研究課題/領域番号 |
09670002
|
研究機関 | 千葉大学 |
研究代表者 |
嶋田 裕 千葉大学, 医学部, 教授 (70009116)
|
研究分担者 |
小宮山 政敏 千葉大学, 医学部, 助手 (70175339)
豊田 直二 千葉大学, 医学部, 講師 (00188822)
|
キーワード | アクチン / ネプリン / 心筋 / 骨格筋 / 筋原線維 / 発生 |
研究概要 |
1. 筋原線維形成過程におけるアクチンのダイナミクス 蛍光色素(ローダミン)で標識した筋型および非筋型アクチンを培養ニワトリ心筋細胞にマイクロインジェクションし、標識を取り込んだ筋原線維をレーザー光でブリーチしたのち、蛍光の回復(FR)を調べた。横紋のない未熟な筋原線維の部分は、横紋のある成熟した部分よりFRが有意に早いことから、アクチンは筋原線維の幼若な部分には容易に取り込まれることが判明した。
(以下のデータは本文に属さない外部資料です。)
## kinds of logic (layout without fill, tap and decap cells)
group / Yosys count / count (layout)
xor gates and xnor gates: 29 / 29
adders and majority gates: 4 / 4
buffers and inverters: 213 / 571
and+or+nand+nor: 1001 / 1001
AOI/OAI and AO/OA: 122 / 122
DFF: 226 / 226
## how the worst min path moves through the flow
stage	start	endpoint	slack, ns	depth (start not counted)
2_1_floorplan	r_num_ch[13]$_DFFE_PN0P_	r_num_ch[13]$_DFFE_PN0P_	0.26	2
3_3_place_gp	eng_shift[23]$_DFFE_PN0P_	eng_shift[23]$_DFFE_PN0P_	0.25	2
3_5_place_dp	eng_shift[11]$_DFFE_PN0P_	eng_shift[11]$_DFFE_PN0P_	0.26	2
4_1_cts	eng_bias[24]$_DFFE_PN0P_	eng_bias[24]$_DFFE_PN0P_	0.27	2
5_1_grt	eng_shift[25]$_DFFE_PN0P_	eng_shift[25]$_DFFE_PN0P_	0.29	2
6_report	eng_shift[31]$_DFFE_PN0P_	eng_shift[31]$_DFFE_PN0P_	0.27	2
また非筋型アクチンは筋型のものに比較してFRが有意に遅いことから、筋原線維へ非筋型アクチンは容易には取り込まれないが、筋型アクチンは容易に取り込まれることが判明した。 2. アクチンのダイナミクスに対する細胞骨格の役割 アクチンのグイナミクスに対する細胞骨格の発生との関連を、培養骨格筋細胞において上述の方法によりFRを調べた後、アクチン関連蛋白質ネブリンの抗体染色をほどこして調べた。横紋のある筋原線維において、ネブリンは″singlet″から″doublet″の分布状態へと変化するのが観察された。FRは前者の部位では後者の部位より有意に早いことが観察され、若い筋原線維ほどアクチンの交換性が早いことがわかった。ネブリンば″singlet″を呈する時期にはアクチンフィラメントとの関連の程度が弱いことが考えられ、このことがアクチンの交換を容易にしていることが想像された。 以上より、筋原線維は、幼若なものほどアクチンの交換性が早いこと、また筋型のものほど取り込まれ易い性質をもっていることが判明した。この機構により、発達中の筋原線維中に存在する非筋型アクチンは、次第に筋型のものに置き換わって行くことが考えられた。